-
Notifications
You must be signed in to change notification settings - Fork 3
Description
galah let's you find species lists and use them to filter queries. One use case for this is finding which species have been identified in an area that match a list of threatened species.
For example, here I've returned species on the state-based NSW Threatened status species list. This list includes both species and subspecies names. As an example, there are 3 potoroo taxa listed, 1 species and 2 subspecies.
library(galah)
library(dplyr)
galah_config(email = "[email protected]", verbose = FALSE)

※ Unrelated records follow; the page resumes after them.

--- src/flat_wrapper.sv ---
// flat-port wrapper written by rule: the top's interface ports become plain ports
module decode_mem_sched_flat 
  (clk, rst_n, dbg_state, bus_in_valid, bus_opnd0_mem_req, bus_opnd1_mem_req, bus_opnd0_scale, bus_opnd1_scale, bus_opnd0_index, bus_opnd0_base, bus_opnd0_disp, bus_opnd1_index, bus_opnd1_base, bus_opnd1_disp, bus_memop_is_phony, bus_hint1_is_write, bus_hint2_is_write, bus_hint1_address, bus_hint1_data, bus_hint2_address, bus_hint2_data, bus_out_ready, bus_in_ready, bus_out_valid, bus_opnd0_addr, bus_opnd1_addr, bus_opnd0_memval, bus_opnd1_memval, bus_opnd0_miss, bus_opnd1_miss, bus_hint1_used, bus_hint2_used);
  decode_mem_sched_if bus_i ();
  input  logic clk;
  input  logic rst_n;
  output logic [1:0] dbg_state;
  input wire logic [$bits(bus_i.in_valid)-1:0] bus_in_valid;
  input wire logic [$bits(bus_i.opnd0_mem_req)-1:0] bus_opnd0_mem_req;
  input wire logic [$bits(bus_i.opnd1_mem_req)-1:0] bus_opnd1_mem_req;
  input wire logic [$bits(bus_i.opnd0_scale)-1:0] bus_opnd0_scale;
  input wire logic [$bits(bus_i.opnd1_scale)-1:0] bus_opnd1_scale;
  input wire logic [$bits(bus_i.opnd0_index)-1:0] bus_opnd0_index;
  input wire logic [$bits(bus_i.opnd0_base)-1:0] bus_opnd0_base;
  input wire logic [$bits(bus_i.opnd0_disp)-1:0] bus_opnd0_disp;
  input wire logic [$bits(bus_i.opnd1_index)-1:0] bus_opnd1_index;
  input wire logic [$bits(bus_i.opnd1_base)-1:0] bus_opnd1_base;
  input wire logic [$bits(bus_i.opnd1_disp)-1:0] bus_opnd1_disp;
  input wire logic [$bits(bus_i.memop_is_phony)-1:0] bus_memop_is_phony;
  input wire logic [$bits(bus_i.hint1_is_write)-1:0] bus_hint1_is_write;
  input wire logic [$bits(bus_i.hint2_is_write)-1:0] bus_hint2_is_write;
  input wire logic [$bits(bus_i.hint1_address)-1:0] bus_hint1_address;
  input wire logic [$bits(bus_i.hint1_data)-1:0] bus_hint1_data;
  input wire logic [$bits(bus_i.hint2_address)-1:0] bus_hint2_address;
  input wire logic [$bits(bus_i.hint2_data)-1:0] bus_hint2_data;
  input wire logic [$bits(bus_i.out_ready)-1:0] bus_out_ready;
  output wire logic [$bits(bus_i.in_ready)-1:0] bus_in_ready;
  output wire logic [$bits(bus_i.out_valid)-1:0] bus_out_valid;
  output wire logic [$bits(bus_i.opnd0_addr)-1:0] bus_opnd0_addr;
  output wire logic [$bits(bus_i.opnd1_addr)-1:0] bus_opnd1_addr;
  output wire logic [$bits(bus_i.opnd0_memval)-1:0] bus_opnd0_memval;
  output wire logic [$bits(bus_i.opnd1_memval)-1:0] bus_opnd1_memval;
  output wire logic [$bits(bus_i.opnd0_miss)-1:0] bus_opnd0_miss;
  output wire logic [$bits(bus_i.opnd1_miss)-1:0] bus_opnd1_miss;
  output wire logic [$bits(bus_i.hint1_used)-1:0] bus_hint1_used;
  output wire logic [$bits(bus_i.hint2_used)-1:0] bus_hint2_used;
  assign bus_i.in_valid = bus_in_valid;
  assign bus_i.opnd0_mem_req = bus_opnd0_mem_req;
  assign bus_i.opnd1_mem_req = bus_opnd1_mem_req;
  assign bus_i.opnd0_scale = bus_opnd0_scale;
  assign bus_i.opnd1_scale = bus_opnd1_scale;
  assign bus_i.opnd0_index = bus_opnd0_index;
  assign bus_i.opnd0_base = bus_opnd0_base;
  assign bus_i.opnd0_disp = bus_opnd0_disp;
  assign bus_i.opnd1_index = bus_opnd1_index;
  assign bus_i.opnd1_base = bus_opnd1_base;
  assign bus_i.opnd1_disp = bus_opnd1_disp;
  assign bus_i.memop_is_phony = bus_memop_is_phony;
  assign bus_i.hint1_is_write = bus_hint1_is_write;
  assign bus_i.hint2_is_write = bus_hint2_is_write;
  assign bus_i.hint1_address = bus_hint1_address;
  assign bus_i.hint1_data = bus_hint1_data;
  assign bus_i.hint2_address = bus_hint2_address;
  assign bus_i.hint2_data = bus_hint2_data;
  assign bus_i.out_ready = bus_out_ready;
  assign bus_in_ready = bus_i.in_ready;
  assign bus_out_valid = bus_i.out_valid;
  assign bus_opnd0_addr = bus_i.opnd0_addr;
  assign bus_opnd1_addr = bus_i.opnd1_addr;
  assign bus_opnd0_memval = bus_i.opnd0_memval;
  assign bus_opnd1_memval = bus_i.opnd1_memval;
  assign bus_opnd0_miss = bus_i.opnd0_miss;
  assign bus_opnd1_miss = bus_i.opnd1_miss;
  assign bus_hint1_used = bus_i.hint1_used;
  assign bus_hint2_used = bus_i.hint2_used;
  decode_mem_sched u_core (.clk(clk), .rst_n(rst_n), .bus(bus_i), .dbg_state(dbg_state));
endmodule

# NSW Threatened status species list
nsw_list <- search_all(lists, "dr650") |>
show_values()
#> • Showing values for 'dr650'.
nsw_list
#> # A tibble: 1,064 × 6
#> id name commonName scientificName lsid dataResourceUid
#> <int> <chr> <chr> <chr> <chr> <chr>
#> 1 6791272 Delma impar Striped L… Delma impar http… dr650
#> 2 6790725 Callocephalon fimbri… Gang-gang… Callocephalon… http… dr650
#> 3 6790769 Cacophis harriettae White-cro… Cacophis harr… http… dr650
#> 4 6791482 Litoria booroolongen… Booroolon… Litoria booro… http… dr650
#> 5 6790526 Anthochaera phrygia Regent Ho… Anthochaera (… http… dr650
#> 6 6791456 Calidris tenuirostris Great Knot Calidris (Cal… http… dr650
#> 7 6790500 Neochmia ruficauda Star Finch Neochmia (Neo… http… dr650
#> 8 6790752 Uvidicolus sphyrurus Border Th… Uvidicolus sp… http… dr650
#> 9 6791291 Amaurornis moluccana Pale-vent… Amaurornis mo… http… dr650
#> 10 6791135 Phascogale tapoatafa Brush-tai… Phascogale ta… http… dr650
#> # ℹ 1,054 more rows
# 1 species, 2 subspecies
nsw_list |>
filter(stringr::str_detect(scientificName, "Potorous")) |>
select(id, name, commonName)
#> # A tibble: 3 × 3
#> id name commonName
#> <int> <chr> <chr>
#> 1 6791441 Potorous longipes Long-footed Potoroo
#> 2 6791265 Potorous tridactylus tridactylus Long-nosed Potoroo
#> 3 6791277 Potorous tridactylus trisulcatus Long-nosed PotorooNow I would like to return which species on this threatened species list have been seen in the last year in the Shoalhaven region. atlas_species() seems like an obvious choice because it returns a list of species. However, although atlas_species() correctly returns that a Potoroo species has been seen, it only returns the species instead of the subspecies name.
match <- galah_call() |>
galah_filter(
cl11170 == "Shoalhaven",
year == 2024,
species_list_uid == dr650) |>
atlas_species()
match
#> # A tibble: 92 × 11
#> taxon_concept_id species_name scientific_name_auth…¹ taxon_rank kingdom
#> <chr> <chr> <chr> <chr> <chr>
#> 1 https://biodiversity.… Potorous tr… (Kerr, 1792) species Animal…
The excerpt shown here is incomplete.